Stability studies in solution
Following the characterization of the complexes using standard spectroscopic methods before performing the biological studies, the stability of obtained complexes 1–3 was studied by UV–Vis and 13C NMR spectroscopy. To assess the stability of the complexes in aqueous solution, we selected Tris–HCl/NaCl buffer solution (pH 7.2, 298 K). The presence of a drop of DMSO ensured the solubility of the complexes. The spectra were unaltered over time, and no absorbance changes were observed in the UV–Vis spectra (Fig. 5), which indicated that the complexes were stable. Furthermore, stability experiments were performed on the complexes in DMSO-d6 by 13C NMR spectroscopy. The 13C NMR spectra of the analysed complexes showed no change over 24 h (Fig. S11). As a result, the stability studies suggest that the compounds have sufficient stability for the preparation of samples for biological assays. The significant stability of the complexes is probably due to the presence of strong hydrogen bonds and multiple noncovalent interactions (Fig. 4). The obtained compounds are inert towards substitution reactions due to the presence of strong bonding chelating ligand (H2biim) and inert metal ions [Rh(III), Ir(III)] which influenced compounds’ stability in solution significantly.

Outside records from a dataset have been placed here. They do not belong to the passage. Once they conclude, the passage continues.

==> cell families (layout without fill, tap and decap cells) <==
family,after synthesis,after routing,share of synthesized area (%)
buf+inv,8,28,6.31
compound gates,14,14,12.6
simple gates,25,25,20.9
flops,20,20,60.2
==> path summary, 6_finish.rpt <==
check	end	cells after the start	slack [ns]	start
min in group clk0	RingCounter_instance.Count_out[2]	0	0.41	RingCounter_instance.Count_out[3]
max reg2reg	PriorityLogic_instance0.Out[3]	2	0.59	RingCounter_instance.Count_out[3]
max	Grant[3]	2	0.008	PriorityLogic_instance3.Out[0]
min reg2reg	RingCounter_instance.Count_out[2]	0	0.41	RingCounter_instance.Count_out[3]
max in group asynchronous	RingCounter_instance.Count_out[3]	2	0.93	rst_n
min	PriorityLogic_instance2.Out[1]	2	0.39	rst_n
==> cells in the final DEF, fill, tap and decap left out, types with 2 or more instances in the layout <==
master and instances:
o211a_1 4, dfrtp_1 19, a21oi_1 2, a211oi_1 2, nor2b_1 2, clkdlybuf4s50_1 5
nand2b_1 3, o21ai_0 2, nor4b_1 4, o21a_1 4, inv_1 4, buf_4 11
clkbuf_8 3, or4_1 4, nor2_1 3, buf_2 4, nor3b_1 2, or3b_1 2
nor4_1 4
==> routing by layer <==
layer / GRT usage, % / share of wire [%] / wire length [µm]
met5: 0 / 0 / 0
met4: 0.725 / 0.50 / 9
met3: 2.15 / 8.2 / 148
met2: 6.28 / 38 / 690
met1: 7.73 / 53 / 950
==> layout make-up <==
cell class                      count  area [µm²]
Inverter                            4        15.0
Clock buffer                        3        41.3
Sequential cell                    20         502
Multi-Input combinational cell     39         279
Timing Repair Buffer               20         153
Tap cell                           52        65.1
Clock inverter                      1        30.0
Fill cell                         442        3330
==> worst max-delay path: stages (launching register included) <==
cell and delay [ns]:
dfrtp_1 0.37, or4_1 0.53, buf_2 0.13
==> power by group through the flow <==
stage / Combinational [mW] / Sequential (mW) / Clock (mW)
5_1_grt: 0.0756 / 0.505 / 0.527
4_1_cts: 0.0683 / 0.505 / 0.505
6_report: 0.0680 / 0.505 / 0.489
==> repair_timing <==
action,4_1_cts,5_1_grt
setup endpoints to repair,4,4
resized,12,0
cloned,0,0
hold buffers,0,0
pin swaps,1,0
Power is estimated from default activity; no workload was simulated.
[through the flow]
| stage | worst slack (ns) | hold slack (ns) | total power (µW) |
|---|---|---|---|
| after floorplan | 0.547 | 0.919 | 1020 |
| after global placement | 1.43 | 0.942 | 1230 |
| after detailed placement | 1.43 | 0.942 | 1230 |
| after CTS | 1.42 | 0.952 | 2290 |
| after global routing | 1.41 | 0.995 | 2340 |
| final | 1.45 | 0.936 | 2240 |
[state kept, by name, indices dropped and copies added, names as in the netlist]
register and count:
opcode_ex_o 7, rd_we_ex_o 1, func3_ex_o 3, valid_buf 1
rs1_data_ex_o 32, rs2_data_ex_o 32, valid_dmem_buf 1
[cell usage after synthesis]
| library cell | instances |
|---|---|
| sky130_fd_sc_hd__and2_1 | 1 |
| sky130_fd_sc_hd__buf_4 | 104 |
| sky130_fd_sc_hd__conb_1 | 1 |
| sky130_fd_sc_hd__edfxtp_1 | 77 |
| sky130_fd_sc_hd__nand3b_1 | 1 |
### ./design.v
module cp_register_file #(
)(
    input  logic        clk,
    input  logic [4:0]  rs1_addr_i,
    input  logic [4:0]  rs2_addr_i,
    output logic [31:0] rs1_data_o,
    output logic [31:0] rs2_data_o,
    input  logic [4:0]  rd_addr_i,
    input  logic [31:0] rd_data_i,
    input  logic        rd_we_i
);
    logic [31:0] mem[0:31];
    always_ff @(posedge clk) begin
        if(rd_we_i) begin
            mem[rd_addr_i] <= rd_data_i;
        end
    end
    assign rs1_data_o = mem[rs1_addr_i];
    assign rs2_data_o = mem[rs2_addr_i];
endmodule
### ./run.sh
#!/bin/bash
# OpenROAD 26Q1-2900-gdf79404cd8, Yosys 0.63+post, stock flow scripts
make -C /OpenROAD-flow-scripts/flow DESIGN_CONFIG=/design/flow/config.mk WORK_HOME=/design/flow/orfs finish
### ./config.mk
export PLATFORM = sky130hd
export DESIGN_NAME = cp_register_file
export DESIGN_NICKNAME = cp_register_file
export VERILOG_FILES = /design/flow/design.v
export SDC_FILE = /design/flow/constraint.sdc
export NUM_CORES = 4
export LEC_CHECK = 1
export CORE_UTILIZATION = 40
### ./constraint.sdc
current_design cp_register_file

set clk_period 8.5
set clk_io_pct 0.2

create_clock -name clk0 -period $clk_period [get_ports {clk}]

set non_clock_inputs [all_inputs -no_clocks]
set_input_delay [expr $clk_period * $clk_io_pct] -clock clk0 $non_clock_inputs
set_output_delay [expr $clk_period * $clk_io_pct] -clock clk0 [all_outputs]
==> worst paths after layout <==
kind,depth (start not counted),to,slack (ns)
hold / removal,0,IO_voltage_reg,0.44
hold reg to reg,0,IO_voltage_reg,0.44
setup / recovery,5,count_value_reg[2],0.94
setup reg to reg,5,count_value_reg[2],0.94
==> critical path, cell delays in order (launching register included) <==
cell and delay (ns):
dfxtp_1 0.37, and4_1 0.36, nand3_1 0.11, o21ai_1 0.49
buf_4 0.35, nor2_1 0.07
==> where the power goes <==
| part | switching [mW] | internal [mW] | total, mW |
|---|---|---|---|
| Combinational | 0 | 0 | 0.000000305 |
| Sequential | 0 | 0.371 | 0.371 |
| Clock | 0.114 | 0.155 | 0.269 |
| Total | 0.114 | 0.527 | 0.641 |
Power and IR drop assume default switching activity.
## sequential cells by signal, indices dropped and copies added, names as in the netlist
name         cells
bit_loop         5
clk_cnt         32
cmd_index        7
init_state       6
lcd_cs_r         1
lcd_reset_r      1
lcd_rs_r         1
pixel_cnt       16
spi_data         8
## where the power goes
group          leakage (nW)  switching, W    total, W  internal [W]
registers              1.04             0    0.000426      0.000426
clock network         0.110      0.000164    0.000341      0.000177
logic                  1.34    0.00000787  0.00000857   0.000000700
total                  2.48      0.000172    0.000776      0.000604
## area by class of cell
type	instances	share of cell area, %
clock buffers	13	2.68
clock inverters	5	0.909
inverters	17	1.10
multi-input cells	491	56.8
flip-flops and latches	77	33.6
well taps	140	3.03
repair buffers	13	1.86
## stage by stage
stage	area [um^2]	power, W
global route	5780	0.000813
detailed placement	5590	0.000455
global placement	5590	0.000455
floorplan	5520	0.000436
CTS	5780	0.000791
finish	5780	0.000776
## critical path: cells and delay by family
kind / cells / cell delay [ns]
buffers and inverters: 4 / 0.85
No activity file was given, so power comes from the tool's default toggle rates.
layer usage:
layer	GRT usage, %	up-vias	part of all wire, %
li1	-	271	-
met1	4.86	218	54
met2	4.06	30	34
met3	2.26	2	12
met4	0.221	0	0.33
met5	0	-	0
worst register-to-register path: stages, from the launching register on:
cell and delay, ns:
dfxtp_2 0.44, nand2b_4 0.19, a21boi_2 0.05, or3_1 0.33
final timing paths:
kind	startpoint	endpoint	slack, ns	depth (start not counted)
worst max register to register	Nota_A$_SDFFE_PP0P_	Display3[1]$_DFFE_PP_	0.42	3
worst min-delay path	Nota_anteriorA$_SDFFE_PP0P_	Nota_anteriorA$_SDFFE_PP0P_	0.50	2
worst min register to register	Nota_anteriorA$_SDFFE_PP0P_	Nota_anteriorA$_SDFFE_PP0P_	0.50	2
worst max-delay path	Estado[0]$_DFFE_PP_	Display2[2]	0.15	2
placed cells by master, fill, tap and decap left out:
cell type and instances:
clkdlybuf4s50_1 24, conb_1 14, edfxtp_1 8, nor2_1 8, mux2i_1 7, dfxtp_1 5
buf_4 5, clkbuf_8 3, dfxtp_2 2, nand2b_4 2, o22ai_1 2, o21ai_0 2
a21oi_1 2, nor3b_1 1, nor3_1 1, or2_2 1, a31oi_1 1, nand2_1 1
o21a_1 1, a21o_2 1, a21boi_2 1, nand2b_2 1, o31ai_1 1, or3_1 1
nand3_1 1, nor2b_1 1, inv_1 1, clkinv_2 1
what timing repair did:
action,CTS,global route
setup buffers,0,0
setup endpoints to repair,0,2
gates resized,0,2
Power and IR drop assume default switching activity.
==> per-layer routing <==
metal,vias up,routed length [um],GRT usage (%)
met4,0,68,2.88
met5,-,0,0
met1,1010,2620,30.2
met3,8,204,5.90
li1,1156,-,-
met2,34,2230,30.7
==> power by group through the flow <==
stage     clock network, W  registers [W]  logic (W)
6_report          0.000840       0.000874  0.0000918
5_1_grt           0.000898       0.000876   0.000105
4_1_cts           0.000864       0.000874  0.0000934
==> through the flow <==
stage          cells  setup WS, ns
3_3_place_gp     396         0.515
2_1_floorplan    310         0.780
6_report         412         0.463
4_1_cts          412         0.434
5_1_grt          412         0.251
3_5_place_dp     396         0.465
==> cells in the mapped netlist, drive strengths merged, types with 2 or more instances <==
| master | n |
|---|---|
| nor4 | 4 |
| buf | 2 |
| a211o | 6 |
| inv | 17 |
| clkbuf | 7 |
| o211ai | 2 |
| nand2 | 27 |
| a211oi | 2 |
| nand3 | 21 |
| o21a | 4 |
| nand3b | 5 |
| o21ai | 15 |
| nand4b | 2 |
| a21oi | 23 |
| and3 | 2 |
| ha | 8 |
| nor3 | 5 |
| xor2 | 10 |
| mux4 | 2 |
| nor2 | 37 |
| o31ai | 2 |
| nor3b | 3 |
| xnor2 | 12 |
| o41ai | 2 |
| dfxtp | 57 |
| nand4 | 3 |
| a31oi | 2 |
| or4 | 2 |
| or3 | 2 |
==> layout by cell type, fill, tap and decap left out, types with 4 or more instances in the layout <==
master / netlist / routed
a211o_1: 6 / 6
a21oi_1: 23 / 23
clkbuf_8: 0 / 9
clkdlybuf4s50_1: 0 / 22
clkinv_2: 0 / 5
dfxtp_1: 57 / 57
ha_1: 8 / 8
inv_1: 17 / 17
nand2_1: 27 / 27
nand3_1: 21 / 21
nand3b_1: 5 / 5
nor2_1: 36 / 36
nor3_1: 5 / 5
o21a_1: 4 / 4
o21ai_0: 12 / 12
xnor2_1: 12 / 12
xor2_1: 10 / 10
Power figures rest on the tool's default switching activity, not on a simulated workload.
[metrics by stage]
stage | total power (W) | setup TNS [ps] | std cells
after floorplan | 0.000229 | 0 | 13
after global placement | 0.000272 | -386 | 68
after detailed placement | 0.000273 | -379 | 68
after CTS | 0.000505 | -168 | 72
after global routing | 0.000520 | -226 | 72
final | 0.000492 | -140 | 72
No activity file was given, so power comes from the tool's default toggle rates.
<file path="flow/design.v">
module s27(CK,G0,G1,G17,G2,G3,reset);
input CK,G0,G1,G2,G3,reset;
output G17;
  wire G5,G10,G6,G11,G7,G13,G14,G8,G15,G12,G16,G9;
  dff DFF_0(CK,G5,G10,reset);
  dff DFF_1(CK,G6,G11,reset);
  dff DFF_2(CK,G7,G13,reset);
  not NOT_0(G14,G0);
  not NOT_1(G17,G11);
  and AND2_0(G8,G14,G6);
  or OR2_0(G15,G12,G8);
  or OR2_1(G16,G3,G8);
  nand NAND2_0(G9,G16,G15);
  nor NOR2_0(G10,G14,G11);
  nor NOR2_1(G11,G5,G9);
  nor NOR2_2(G12,G1,G7);
  nor NOR2_3(G13,G2,G12);
endmodule
module dff (CK,Q,D,reset);
input CK,D,reset;
output reg Q;
always@(posedge CK)
begin 
if (reset==1'b1)
   Q<=1'b0;
else
   Q <= D;
end
endmodule
</file>
<file path="flow/run.sh">
#!/bin/bash
# OpenROAD 26Q1-2900-gdf79404cd8, Yosys 0.63+post, stock flow scripts
make -C /OpenROAD-flow-scripts/flow DESIGN_CONFIG=/design/flow/config.mk WORK_HOME=/design/flow/orfs finish
</file>
<file path="flow/config.mk">
export PLATFORM = sky130hd
export DESIGN_NAME = s27
export DESIGN_NICKNAME = s27
export VERILOG_FILES = /design/flow/design.v
export SDC_FILE = /design/flow/constraint.sdc
export NUM_CORES = 4
export LEC_CHECK = 1
export CORE_AREA = 10 10 70 70
export DIE_AREA = 0 0 80 80
</file>
<file path="flow/constraint.sdc">
current_design s27

set clk_period 1.6
set clk_io_pct 0.2

create_clock -name clk0 -period $clk_period [get_ports {CK}]

set non_clock_inputs [all_inputs -no_clocks]
set_input_delay [expr $clk_period * $clk_io_pct] -clock clk0 $non_clock_inputs
set_output_delay [expr $clk_period * $clk_io_pct] -clock clk0 [all_outputs]
</file>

Antiproliferative activity and lipophilicity
Lipophilicity is a very important physicochemical feature related to the pharmacokinetic behaviour of drug-like compounds [47]. Using the shake-flask technique, we obtained the log P value for 1 at +0.22 ± 0.01 and 2 at − 0.54 ± 0.02, whereas for 3, the log P = + 1.55 ± 0.04, indicating that [(η5-Cp)RhCl(H2biim)]+ is more hydrophilic than {[RuCl(H2biim)(η6-p-cymene)]+ and [(η5-Cp)IrCl(H2biim)]+. Interestingly, in this case, the replacement of rhodium with a heavier homolog from the same group, iridium, in the obtained isostructural complex (2 and 3) led to significant differences in the lipophilicity (Fig. 6). Due to, the absorption and distribution of drug-like complexes with metal centres from the same group which accumulate in different cell components should influence on their biological activity. According to Horobin et al. [48, 49], a log P in the range from − 5 to 0 facilitates compounds crossing both cellular and nuclear membranes, so for rhodium compound 2 (log P = − 0.105) accumulation probably occurs mainly in the nuclei and lysosomes, whereas a log P > 0 suggests that the ruthenium (1) and iridium (3) compounds will specifically accumulate in the mitochondria and endoplasmic reticulum, but this requires further more detailed research. Taking this into consideration, the obtained complexes should possess different cytotoxic activities, which are mainly influenced by the type of metal centre ion in 1, 2, and 3 and the types of DNA/HSA interactions. The obtained unexpected results for the lipophilicity of the rhodium and iridium isostructural complexes were confirmed by multiple repetitions of the experiment.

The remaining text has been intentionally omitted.